After recently scheduling oral argument in the consolidated appeal from the July 2015 Declaratory Ruling and Order, the United States Court of Appeals for the D.C. Circuit has scheduled oral argument in the consolidated appeal from the Federal Communication Commission’s (“FCC”) October 2014 Final Order (the “Anda Order”) for Tuesday, November 8, 2016. As we previously reported, in the Anda Order the FCC found that it had the statutory authority to promulgate a rule requiring that the opt-out notice Congress specified in the Junk Fax Prevention Act (“JFPA”) must be present on faxes for the sender to take advantage of the Established Business Relationship (“EBR”) exemption must also appear on solicited faxes. The FCC also decided that, because of reasonable confusion surrounding the rule, there was good cause to waive the rule for fax senders who had previously sent solicited faxes without an opt-out notice. Following the release of the Anda Order, both class action plaintiffs (“Plaintiff Petitioners”) and class action defendants (“Defendant Petitioners”) filed cross-appeals, which were consolidated and centralized in the D.C. Circuit as Bais Yaakov of Spring Valley, et al. v. FCC, No. 14-1234.
The Plaintiff Petitioners argue that the FCC had the authority to require by rule that opt-out notices appear on solicited faxes, but that it lacked the authority to grant retroactive waivers of that rule, and that by granting such retroactive waivers, the FCC unlawfully extinguished pending TCPA claims in violation of the separation of powers.
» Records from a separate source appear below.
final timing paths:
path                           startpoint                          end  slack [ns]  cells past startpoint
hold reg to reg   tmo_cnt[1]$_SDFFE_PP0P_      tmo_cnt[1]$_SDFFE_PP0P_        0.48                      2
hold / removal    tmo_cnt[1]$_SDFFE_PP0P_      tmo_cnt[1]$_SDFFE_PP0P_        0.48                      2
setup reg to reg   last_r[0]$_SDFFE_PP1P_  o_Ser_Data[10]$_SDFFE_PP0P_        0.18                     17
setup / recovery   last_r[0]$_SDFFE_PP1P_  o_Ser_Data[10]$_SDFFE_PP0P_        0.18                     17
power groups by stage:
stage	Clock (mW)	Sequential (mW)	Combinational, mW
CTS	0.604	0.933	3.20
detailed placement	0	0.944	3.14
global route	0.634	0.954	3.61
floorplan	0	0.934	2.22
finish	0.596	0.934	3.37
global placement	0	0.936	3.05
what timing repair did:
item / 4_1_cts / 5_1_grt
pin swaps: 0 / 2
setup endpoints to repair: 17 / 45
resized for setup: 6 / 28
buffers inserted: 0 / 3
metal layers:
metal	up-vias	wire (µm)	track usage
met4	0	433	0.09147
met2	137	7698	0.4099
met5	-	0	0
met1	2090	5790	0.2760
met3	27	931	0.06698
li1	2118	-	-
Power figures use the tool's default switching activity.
==> src/rtl/imem_loader_pkg.sv <==
// Shared types and constants for the instruction-memory loader.
// Optional feature macro: IMEM_LOADER_CHECKSUM_EN (adds the CHECK state).
package imem_loader_pkg;

  // Width of the little-endian word-count field that opens a session
  localparam int unsigned LEN_W = 16;

  typedef enum logic [2:0] {
    IDLE,
    LEN_LO,
    LEN_HI,
    DATA,
`ifdef IMEM_LOADER_CHECKSUM_EN
    CHECK,
`endif
    FINISH
  } state_t;

endpackage

==> src/rtl/imem_loader_byte_word_assembler.sv <==
// Packs a byte stream little-endian into WIDTH-bit words and flags the
// byte that completes each word; the completed word is presented
// combinationally alongside that final byte.
module byte_word_assembler #(
  parameter int unsigned WIDTH = 32
) (
  input  logic             clk,
  input  logic             reset,
  input  logic             clear,
  input  logic             byte_valid,
  input  logic [7:0]       byte_data,
  output logic             word_complete,
  output logic [WIDTH-1:0] word
);

  localparam int unsigned BYTES = WIDTH / 8;
  localparam int unsigned CNT_W = (BYTES > 1) ? $clog2(BYTES) : 1;
  localparam logic [CNT_W-1:0] LAST = CNT_W'(BYTES - 1);

  logic [CNT_W-1:0]   cnt_q;
  logic [WIDTH-9:0]   shreg_q;

  // Newest byte lands on top, so after a full word the first byte sits in bits 7:0
  assign word          = {byte_data, shreg_q};
  assign word_complete = byte_valid && (cnt_q == LAST);

  // Byte counter and shift register advance only on accepted bytes
  always_ff @(posedge clk) begin
    if (reset || clear) begin
      cnt_q   <= '0;
      shreg_q <= '0;
    end else if (byte_valid) begin
      shreg_q <= word[WIDTH-1:8];
      cnt_q   <= (cnt_q == LAST) ? '0 : cnt_q + 1'b1;
    end
  end

endmodule

==> src/rtl/imem_loader.sv <==
// Serial program loader: receives a word count and program bytes, writes
// assembled words into instruction memory and holds the CPU meanwhile.
// Optional feature macro: IMEM_LOADER_CHECKSUM_EN (trailing XOR checksum byte).
module imem_loader
  import imem_loader_pkg::*;
#(
  parameter int unsigned WIDTH = 32,
  parameter int unsigned DEPTH = 1024
) (
  input  logic             clk,
  input  logic             reset,
  input  logic             start,
  input  logic [7:0]       in_data,
  input  logic             in_valid,
  output logic             in_ready,
  output logic             wr_en,
  output logic [WIDTH-1:0] wr_addr,
  output logic [WIDTH-1:0] wr_data,
  output logic             cpu_hold,
  output logic             done,
  output logic             error
);

  state_t           state_q, state_d;
  logic [7:0]       len_lo_q;
  logic [LEN_W-1:0] len_q;
  logic [LEN_W-1:0] len_full;
  logic [LEN_W-1:0] word_idx_q;
  logic             last_word;
  logic             over_depth;

  logic             go_start, cap_lo, cap_hi, data_acc, finish, abort;
  logic             word_complete;
  logic [WIDTH-1:0] word;

`ifdef IMEM_LOADER_CHECKSUM_EN
  logic [7:0]       csum_q;
`endif

  assign len_full   = {in_data, len_lo_q};
  assign over_depth = 32'(len_full) > 32'(DEPTH);
  assign last_word  = (word_idx_q == len_q - 1'b1);

  byte_word_assembler #(.WIDTH(WIDTH)) u_asm (
    .clk          (clk),
    .reset        (reset),
    .clear        (go_start),
    .byte_valid   (data_acc),
    .byte_data    (in_data),
    .word_complete(word_complete),
    .word         (word)
  );

  // State register
  always_ff @(posedge clk) begin
    if (reset) state_q <= IDLE;
    else       state_q <= state_d;
  end

  // Next-state decode, handshake and datapath control strobes
  always_comb begin
    state_d  = state_q;
    in_ready = 1'b0;
    go_start = 1'b0;
    cap_lo   = 1'b0;
    cap_hi   = 1'b0;
    data_acc = 1'b0;
    finish   = 1'b0;
    abort    = 1'b0;
    case (state_q)
      IDLE: begin
        if (start) begin
          go_start = 1'b1;
          state_d  = LEN_LO;
        end
      end
      LEN_LO: begin
        in_ready = 1'b1;
        if (in_valid) begin
          cap_lo  = 1'b1;
          state_d = LEN_HI;
        end
      end
      LEN_HI: begin
        in_ready = 1'b1;
        if (in_valid) begin
          cap_hi = 1'b1;
          if (len_full == '0) begin
            state_d = FINISH;
          end else if (over_depth) begin
            abort   = 1'b1;
            state_d = IDLE;
          end else begin
            state_d = DATA;
          end
        end
      end
      DATA: begin
        in_ready = 1'b1;
        if (in_valid) begin
          data_acc = 1'b1;
          if (word_complete && last_word) begin
`ifdef IMEM_LOADER_CHECKSUM_EN
            state_d = CHECK;
`else
            state_d = FINISH;
`endif
          end
        end
      end
`ifdef IMEM_LOADER_CHECKSUM_EN
      CHECK: begin
        in_ready = 1'b1;
        if (in_valid) begin
          if (in_data == csum_q) begin
            state_d = FINISH;
          end else begin
            abort   = 1'b1;
            state_d = IDLE;
          end
        end
      end
`endif
      FINISH: begin
        finish  = 1'b1;
        state_d = IDLE;
      end
      default: state_d = IDLE;
    endcase
  end

  // Session registers, write port and status flags
  always_ff @(posedge clk) begin
    if (reset) begin
      len_lo_q   <= '0;
      len_q      <= '0;
      word_idx_q <= '0;
      wr_en      <= 1'b0;
      wr_addr    <= '0;
      wr_data    <= '0;
      cpu_hold   <= 1'b0;
      done       <= 1'b0;
      error      <= 1'b0;
`ifdef IMEM_LOADER_CHECKSUM_EN
      csum_q     <= '0;
`endif
    end else begin
      wr_en <= 1'b0;
      if (go_start) begin
        done       <= 1'b0;
        error      <= 1'b0;
        cpu_hold   <= 1'b1;
        word_idx_q <= '0;
`ifdef IMEM_LOADER_CHECKSUM_EN
        csum_q     <= '0;
`endif
      end
      if (cap_lo) len_lo_q <= in_data;
      if (cap_hi) len_q    <= len_full;
      if (data_acc) begin
`ifdef IMEM_LOADER_CHECKSUM_EN
        csum_q <= csum_q ^ in_data;
`endif
        if (word_complete) begin
          wr_en      <= 1'b1;
          wr_data    <= word;
          wr_addr    <= WIDTH'({word_idx_q, 2'b00});
          word_idx_q <= word_idx_q + 1'b1;
        end
      end
      if (finish) begin
        done     <= 1'b1;
        cpu_hold <= 1'b0;
      end
      if (abort) begin
        error    <= 1'b1;
        cpu_hold <= 1'b0;
      end
    end
  end

endmodule

==> config.mk <==
export PLATFORM = sky130hd
export DESIGN_NAME = imem_loader
export DESIGN_NICKNAME = d
export VERILOG_FILES = /design/src/rtl/imem_loader_pkg.sv /design/src/rtl/imem_loader_byte_word_assembler.sv /design/src/rtl/imem_loader.sv
export SDC_FILE = /design/constraint.sdc
export NUM_CORES = 1
export LEC_CHECK = 0
export ABC_AREA = 1
export CAP_MARGIN = 20
export CORE_ASPECT_RATIO = 0.6
export CORE_MARGIN = 2
export CORE_UTILIZATION = 55
export CTS_BUF_LIST = sky130_fd_sc_hd__clkbuf_16
export DETAILED_ROUTE_END_ITERATION = 7
export GPL_ROUTABILITY_DRIVEN = 1
export GPL_TIMING_DRIVEN = 0
export PLACE_DENSITY = 0.8
export SYNTH_ARGS = -nofsm -noshare
export SYNTH_HDL_FRONTEND = slang
export SYNTH_HIERARCHICAL = 1
export SYNTH_SLANG_ARGS = --single-unit
==> constraint.sdc <==
create_clock -name clk -period 2.4 [get_ports clk]
set_input_delay 0.6 -clock clk [delete_from_list [all_inputs] [get_ports clk]]
set_output_delay 0.6 -clock clk [all_outputs]
set_load 0.02 [all_outputs]
======== Yosys cells after proc, flatten, opt, wreduce, memory -nomap -nowiden ========
Index checks and enable logic that the tools add are counted.
operators by class
  add/sub/neg operators ................... 3
  order comparisons ....................... 1
  eq/ne operators ......................... 11
  mux-type cells .......................... 28
  bitwise logic cells ..................... 1
  reductions and logical operators ........ 12
operator list
  operator                 number
  $mux W16                 3
  $mux W3                  6
  $add A16 B1 Y16 const B  1
  $eq A16 B16 Y1           1
  $gt A16 B11 Y1 const B   1
  $logic_not A16 Y1        1
  $mux W1                  16
  $sub A16 B1 Y16 const B  1
  $pmux W3 S4              1
  $ne A2 B2 Y1 const B     5
  $eq A3 B2 Y1 const B     2
  $reduce_or A3 Y1         2
  $reduce_and A5 Y1        1
  $mux W2                  2
  $reduce_bool A2 Y1       2
  $eq A3 B1 Y1 const B     1
  $eq A3 B3 Y1 const B     1
  $logic_not A3 Y1         1
  $add A2 B1 Y2 const B    1
  $eq A2 B2 Y1 const B     1
  $logic_and A1 B1 Y1      2
  $reduce_and A2 Y1        1
  $reduce_or A2 Y1         1
  $logic_or A1 B1 Y1       1
  $not A1 Y1               1
storage, ports and cells
  register bits ........................... 121
  input port bits ......................... 12
  output and inout port bits .............. 69
  logic and storage cells ................. 68

======== Depth between registers and ports, before layout ========
  word-level depth ........................ 7
  depth in mapped cells ................... 20
  gate-level depth less buffers ........... 18

======== Hierarchy ========
The synthesis kept the hierarchy.
by module, submodules not included
  module               instances  cells an instance  area each (µm²)  sequential area each (µm²)
  imem_loader          1          634                4556.9           1901.8
  byte_word_assembler  1          176                1173.6           520.5

======== Worst setup path before layout ========
Ideal clock, no wire load.
  kind .................................... input port to flip-flop
  from .................................... input port in_valid
  to ...................................... register state_q[1]
  setup time .............................. 0.115 ns
  arrival ................................. 1.950 ns
  setup slack ............................. 0.335 ns
  cell stages on the path ................. 17
  cells stage by stage .................... nand3_1 -> inv_2 -> buf_4 -> buf_4 -> nand2_1 -> inv_1 -> nand2_1 -> nor2_1 -> nand2_1 -> nor2_1 -> nand3_1 -> nor2_1 -> nand2_1 -> nor2_2 -> nand2_2 -> a21oi_1 -> nor2_1
on the way
  cells in the longest elaborated chain, start to end .. 6
RTL lines
  item                                RTL line                               text
  start: declaration                  imem_loader.sv:14                      input logic in_valid,
  $mux W1                             imem_loader.sv:100                     if (in_valid) begin
  $mux W1                             imem_loader.sv:70                      case (state_q)
  via data_acc                        imem_loader.sv:32                      logic go_start, cap_lo, cap_hi, data_acc, finish, abort;
  $logic_and A1 B1 Y1                 imem_loader_byte_word_assembler.sv:25  assign word_complete = byte_valid && (cnt_q == LAST);
  via word_complete                   imem_loader.sv:33                      logic word_complete;
  $logic_and A1 B1 Y1                 imem_loader.sv:102                     if (word_complete && last_word) begin
  $ne A2 B2 Y1 (no source line)       n/a
  $reduce_and A5 Y1 (no source line)  n/a
  end signal: assignment              imem_loader.sv:57                      else state_q <= state_d;
  end: declaration                    imem_loader.sv:24                      state_t state_q, state_d;
The timed path passes the listed nets, and every way through them passes these cells.
A chain may end at the register's enable or synchronous reset.

======== Final worst setup path ========
Same ends and word-level chain as after synthesis.

==> impl_summary.txt <==
----------------------------------------------------
[Power]
  Standby leakage power ... 0.003204 uW
  Fraction of power spent switching nets ... 0.3223
  Net switching power ... around 2100 uW
  Power share of the sequential group ... 0.346
  Clock Power Share ... 0.408
  Combinational share of power ... 0.246
  VDD IR-drop max ... 0.0007040 V
  Internal ... 4458 uW
  P per Cell Area ... 906.8 nW/um^2

[Synthesis]
  Share of synthesized cell area in and, or, nand and nor gates ... 0.3452
  Cell area after synthesis ... around 5700 sq um
  Share of the synthesized netlist area taken by xor and xnor gates ... 0.01834
  Post-synthesis sequential element count ... between 100 and 150
  Share of synthesized area spent on multiplexers ... 0
  Area share of fa/ha/maj cells after synthesis ... 0.006550
  Synth Area per Inst ... 7.075 sq um
  Synth Area in Compound Gates ... 0.08690
  Part of the Yosys area used for sequential elements ... 0.4227
  Largest family of logic cells by synthesized area ... simple AND/OR/NAND/NOR gates
  Asr flop ratio synth ... 0
  Instance count of the mapped netlist ... 810
  Number of enable flip-flop cells after synthesis ... 0
  Synth Warn # ... 6
  Post-synthesis cell type count ... 45
  Top flip-flop cell by instance count after synthesis ... sky130_fd_sc_hd__dfxtp_1

[Routing]
  Final routed wire length divided by cell count ... between 15 and 20 microns
  Starting DRC count in detailed routing ... around 580
  Final routed wirelength across all metal layers ... ~16000 microns
  Antenna viol nets, final ... 0
  Post-route DRC violation count ... 0
  Via density per instance ... roughly 5.3
  Number of vias in the routed layout ... between 5000 and 6000
  First-pass iteration count of the detailed router ... 5

[Final layout]
  Final core utilization ... 0.7266
  Layout overhead on the synthesized area ... 26.59%
  Layout cell share with drive strength beyond 1 ... 0.1430
  Filler-free cell count of the finished design ... 1058
  Number of nets in the final layout ... ~930
  Most frequent cells in the layout ... sky130_fd_sc_hd__nand2_1, sky130_fd_sc_hd__nor2_1, sky130_fd_sc_hd__dfxtp_1, sky130_fd_sc_hd__inv_1, sky130_fd_sc_hd__clkdlybuf4s50_1
  Most common library cell in the layout ignoring fill and taps ... sky130_fd_sc_hd__nand2_1
  Number of antenna cells inserted ... 0

[STA]
  Slew Limit Headroom ... 0.5200
  Number of pins exceeding their max-slew limit in the final report ... 0
  Final Hold Violating Endpoints ... 0
  Time the final worst path needs with I/O delays and setup ... around 2300 ps
  Share of the clock period used by the worst path after layout ... 0.9685
  Post-Route Skew ... 10.26 ps
  Slew of the pin with the lowest slew margin ... ~720 ps
  Setup-violating endpoint count in the final report ... 0
  Worst Setup Slack, final ... between 70 and 80 ps
  Final Hold Slack ... 455.0 ps
  Fmax achieved ... between 0.4 and 0.5 GHz

[Clock tree]
  Max clock buf depth ... 2
  Number of clock buffers inserted by TritonCTS ... 17
  Clock latency at the later pin of the worst-skew pair ... approximately 410 ps
  H-tree depth reported by CTS ... 4
  CTS tree ... built
  Clock-pin transition on the worst setup and hold timing paths ... ~60 ps
  Cell at the root of the clock tree ... sky130_fd_sc_hd__clkbuf_16
  Count of clock tree sinks ... about 120

[Worst setup path]
  Buffers plus inverters on the worst setup path ... 4
  Slowest cell delay on critical path ... 490 ps
  Critical path class ... in -> reg
  Crit. Startpoint ... in_valid
  CP Launch Type ... primary input
  Cell type with the highest occurrence count on the critical path ... sky130_fd_sc_hd__nand2_1
  Highest-delay cell along the critical path ... sky130_fd_sc_hd__clkdlybuf4s50_1
  Critical path data arrival time ... about 2600 ps
  Launch instance of the worst register-to-register path ... state_q[0]$_SDFFE_PP0P_
  Endpoint kind of the worst setup timing path ... register
  Kind of cell adding the most delay to the critical path ... simple AND/OR/NAND/NOR gates
  Critical Path, Cell by Cell ... clkdlybuf4s50_1 -> nand3_1 -> inv_2 -> buf_12 -> nand2_1 -> inv_2 -> nand2_1 -> nor2_1 -> nand2_1 -> nor2_1 -> nand3_1 -> nor2_2 -> nand2_1 -> nor2_2 -> nand2_2 -> a21oi_2 -> nor2_1
  Register-to-Register Path Depth ... 18
  Crit path depth ... 17
  Largest fanout on the critical path ... 4
  Data required time at the worst endpoint ... around 2700 ps

[Run]
  Number of violations of the max-capacitance limit ... 0

[Place]
  Half-perimeter wire length after detailed placement ... around 12000 microns
  Cell count after placement ... about 1000
  Number of port buffers ... 64
  Minimum setup slack after placement ... -538.0 ps
  Routability congestion estimate from global placement ... between 0.8 and 0.9

[GRT]
  Global-route wire length before repair ... approximately 25000 microns
  GRT overflow ... 0
  Via count of the first global-routing pass ... a little over 5000
  Largest net degree at the start of global routing ... 18
  Total Routing Usage GR ... 0.2891
  Number of antenna violations at the first check in global routing ... 0

[Floorplanning]
  Core footprint ... approximately 10000 sq um
  Vert. Die Dim ... 83.07 microns
  Area of the die ... roughly 11000 sq um
  Initial Util ... 0.5739
  Count of boundary I/O pins ... 81
  Placement Rows ... 28
  Chip width ... approximately 140 microns

[Outcome]
  Status ... finished, final reports clean

[Worst hold path]
  Worst hold start ... u_asm/shreg_q[2]$_SDFFE_PP0P_
  Kind of path behind the tightest hold check ... reg -> reg
  Number of cells on the worst hold path ... 2

----------------------------------------------------
==> Yosys cell counts (2+ instances only) <==
| library cell | n | area share |
|---|---|---|
| sky130_fd_sc_hd__xor2_1 | 9 | 0.014 |
| sky130_fd_sc_hd__nand2_2 | 9 | 0.0098 |
| sky130_fd_sc_hd__inv_2 | 12 | 0.0079 |
| sky130_fd_sc_hd__a211oi_1 | 2 | 0.0026 |
| sky130_fd_sc_hd__buf_2 | 7 | 0.0061 |
| sky130_fd_sc_hd__nor3_1 | 3 | 0.0026 |
| sky130_fd_sc_hd__dfxtp_1 | 121 | 0.42 |
| sky130_fd_sc_hd__inv_1 | 68 | 0.045 |
| sky130_fd_sc_hd__ha_1 | 3 | 0.0066 |
| sky130_fd_sc_hd__nand3_2 | 2 | 0.0035 |
| sky130_fd_sc_hd__nor2_4 | 9 | 0.018 |
| sky130_fd_sc_hd__nor2_1 | 128 | 0.084 |
| sky130_fd_sc_hd__a221oi_2 | 2 | 0.0052 |
| sky130_fd_sc_hd__a211oi_2 | 2 | 0.0044 |
| sky130_fd_sc_hd__nand2_4 | 2 | 0.0039 |
| sky130_fd_sc_hd__nor3_2 | 2 | 0.0035 |
| sky130_fd_sc_hd__buf_6 | 5 | 0.0098 |
| sky130_fd_sc_hd__nor2_2 | 8 | 0.0087 |
| sky130_fd_sc_hd__nand3b_1 | 4 | 0.0052 |
| sky130_fd_sc_hd__o21ai_1 | 2 | 0.0017 |
| sky130_fd_sc_hd__nand4_1 | 2 | 0.0022 |
| sky130_fd_sc_hd__xnor2_1 | 3 | 0.0046 |
| sky130_fd_sc_hd__o21ai_0 | 43 | 0.038 |
| sky130_fd_sc_hd__clkbuf_1 | 11 | 0.0072 |
| sky130_fd_sc_hd__nand2_1 | 217 | 0.14 |
| sky130_fd_sc_hd__nand3_1 | 62 | 0.054 |
| sky130_fd_sc_hd__a21oi_1 | 24 | 0.021 |
| sky130_fd_sc_hd__a31oi_1 | 2 | 0.0022 |
| sky130_fd_sc_hd__buf_4 | 30 | 0.039 |
==> cell type report <==
cell class              count  area [sq um]
plain buffers              54         381.6
clock buffers              17         425.4
clock inverters            15         198.9
fillers                   785          2730
inverters                  81         309.0
multi-input cells         568          2685
flip-flops and latches    121          2422
well taps                 135         168.9
repair buffers             67         663.1
==> final timing paths <==
kind	endpoint	slack, ps
max	state_q[1]$_SDFFE_PP0P_	80
min reg2reg	wr_data[2]$_SDFFE_PP0P_	450
min	wr_data[2]$_SDFFE_PP0P_	450
max reg2reg	state_q[1]$_SDFFE_PP0P_	160
==> worst register-to-register path: cells and delay by family, from the launching register on <==
family	cells	cell delay [ps]
compound gates	1	130
simple gates	13	1270
buf+inv	4	340
flops	1	390
==> what timing repair did <==
action,in CTS,in global routing
hold buffers,0,0
resized for setup,1,5
setup endpoints to repair,3,3
buffers inserted,0,3
pin swaps,0,2
==> flip-flops by register name (all words and copies together), names as in the netlist <==
name / cells
u_asm/cnt_q: 2
state_q: 3
len_q: 16
done: 1
cpu_hold: 1
u_asm/shreg_q: 24
wr_addr: 16
wr_data: 32
error: 1
word_idx_q: 16
wr_en: 1
len_lo_q: 8
==> cells by family after synthesis <==
family,Yosys count
compound gates,85
xor+xnor,12
fa+ha+maj,3
buf+inv,136
flops,121
other cells,1
simple gates,452
==> per-layer routing <==
layer / vias to the layer above / routed length, microns / global-route usage
met1: 2603 / 7313 / 0.4110
met4: 0 / 159 / 0.07860
li1: 2705 / - / -
met3: 23 / 1741 / 0.07631
met2: 275 / 6840 / 0.4334
met5: - / 0 / 0
==> stage by stage <==
stage	setup TNS, ps	instance area, sq um	total power [uW]
floorplan	0	5787	3484
detailed placement	-14660	6596	3861
CTS	0	7217	6540
global route	-70.93	7254	6888
finish	0	7254	6578
global placement	-12250	6596	3817
==> power groups by stage <==
| stage | Sequential (uW) | Clock (uW) | Combinational (uW) |
|---|---|---|---|
| after floorplan | 2280 | 0 | 1210 |
| after global placement | 2300 | 0 | 1520 |
| after detailed placement | 2310 | 0 | 1550 |
| after CTS | 2270 | 2700 | 1570 |
| after global routing | 2290 | 2790 | 1810 |
| final | 2280 | 2680 | 1620 |
No activity file was read; power rests on OpenSTA's default activity.
### src/rtl/perceptron_pkg.sv
// Shared types and constants for the perceptron branch predictor: weight table,
// lookup path and trainer all use these definitions.
package perceptron_pkg;

  localparam int N     = 62;   // weights per perceptron, index 0 is the bias
  localparam int WIDTH = 8;
  localparam int INDEX = 6;
  localparam int SUM_W = 16;
  localparam int THETA = 131;  // floor(1.93*(N-1)+14)

  typedef logic signed [WIDTH-1:0] weight_t;
  typedef weight_t     [N-1:0]     row_t;
  typedef logic signed [SUM_W-1:0] sum_t;
  typedef logic        [N-2:0]     hist_t;
  typedef logic        [INDEX-1:0] idx_t;

  typedef enum logic [1:0] {IDLE, READ, EVAL, WRITE} trainer_state_t;

  localparam weight_t W_MAX = weight_t'((2 ** (WIDTH - 1)) - 1);
  localparam weight_t W_MIN = weight_t'(-(2 ** (WIDTH - 1)));

  // Move a weight one step toward the target sign, sticking at the rails.
  function automatic weight_t sat_step(weight_t w, logic inc);
    if (inc) return (w == W_MAX) ? w : w + weight_t'(1);
    return (w == W_MIN) ? w : w - weight_t'(1);
  endfunction

endpackage

### src/rtl/perceptron_trainer_if.sv
// Trainer bus: resolved-branch handshake plus the weight table read/update ports.
interface perceptron_trainer_if;
  import perceptron_pkg::*;

  logic  res_valid;
  logic  res_ready;
  idx_t  res_idx;
  hist_t res_hist;
  logic  res_taken;
  idx_t  rd_idx;
  row_t  rd_weights;
  logic  wr_en;
  idx_t  wr_idx;
  row_t  wr_weights;

  modport master (
    output res_valid, res_idx, res_hist, res_taken, rd_weights,
    input  res_ready, rd_idx, wr_en, wr_idx, wr_weights
  );

  modport slave (
    input  res_valid, res_idx, res_hist, res_taken, rd_weights,
    output res_ready, rd_idx, wr_en, wr_idx, wr_weights
  );

endinterface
The Defendant Petitions, by contrast, agree with the FCC that it has the authority to grant retroactive waivers, but argue that the FCC lacked the authority to regulate solicited faxes in the first place by requiring an opt-out notice because the JFPA’s opt-out notice requirement applies only to EBR faxes, and the FCC’s regulation of solicited faxes is a content-based restriction on speech that poses serious First Amendment concerns and cannot survive strict scrutiny. In support of Defendant Petitioners, the NFIB Legal Center filed an amicus brief arguing that requiring solicited faxes to contain an opt-out notice violates the First Amendment because it impedes a business’s right to communicate with its customers and clients, and that the government only has a legitimate interest in restricting unsolicited fax advertisements.
The FCC, in turn, has vigorously defended its authority to both require opt-out notices on solicited faxes and to retroactively waive that rule for fax senders who were confused by the regulation. The FCC argues that requiring an opt-out notice on solicited faxes is an appropriate exercise of its broad power to implement the statute’s general prohibition against the faxing of an “unsolicited advertisement” and that the regulation does not violate the First Amendment because it regulates commercial speech and satisfies the intermediate scrutiny standard because it directly advances government’s substantial interest in protecting consumers from receiving unsolicited fax advertisements in a narrowly tailored way. In response to Plaintiff Petitioners’ arguments, the FCC argues that its rules allow it to waive its regulations for good cause and that the waivers do not violate the separation of powers doctrine because the opt-out notice rule, while a regulation promulgated pursuant to the authority granted to the FCC by the TCPA, was not a regulation mandated by the TCPA and could therefore be waived.
During the pendency of the appeal, courts have reached conflicting decisions on the effect of the Anda Order, with some courts holding that “the FCC cannot use an administrative waiver to eliminate statutory liability in a private cause of action,” Physicians Healthsource, Inc. v. Stryker Sales Corp., 65 F. Supp. 3d 482, 498 (W.D. Mich. 2014), and others holding that the FCC has the power to waive its own regulations for good cause. See e.g., Simon v. Healthways, Inc., No. 14cv1408022, 2015 U.S. Dist. LEXIS 176179, at *20 (C.D. Cal. Dec. 17, 2015) (recognizing the FCC’s authority to grant retroactive waivers of the opt-out notice rule for solicited faxes); True Health Chiropractic, Inc. v. McKesson Corp., No. 13cv2219, 2016 U.S. Dist. LEXIS 111657, at *16 (N.D. Cal. Aug. 22, 2016) (holding that the FCC’s rules authorize it to waive its regulations for good cause). Other courts, meanwhile, have stayed cases pending the outcome of the appeal. See, e.g., Suzanne Degnen, D.M.D., P.C. v. Dental Fix RX LLC, No. 15cv1372, 2016 U.S. Dist. LEXIS 103155, at *7 (E.D. Mo. Aug. 5, 2016) (granting stay in TCPA action pending the FCC’s determination of the defendants’ petitions for retroactive waiver and on any appeals filed in connection with the ruling in order to avoid litigating issues that would likely be mooted by a waiver).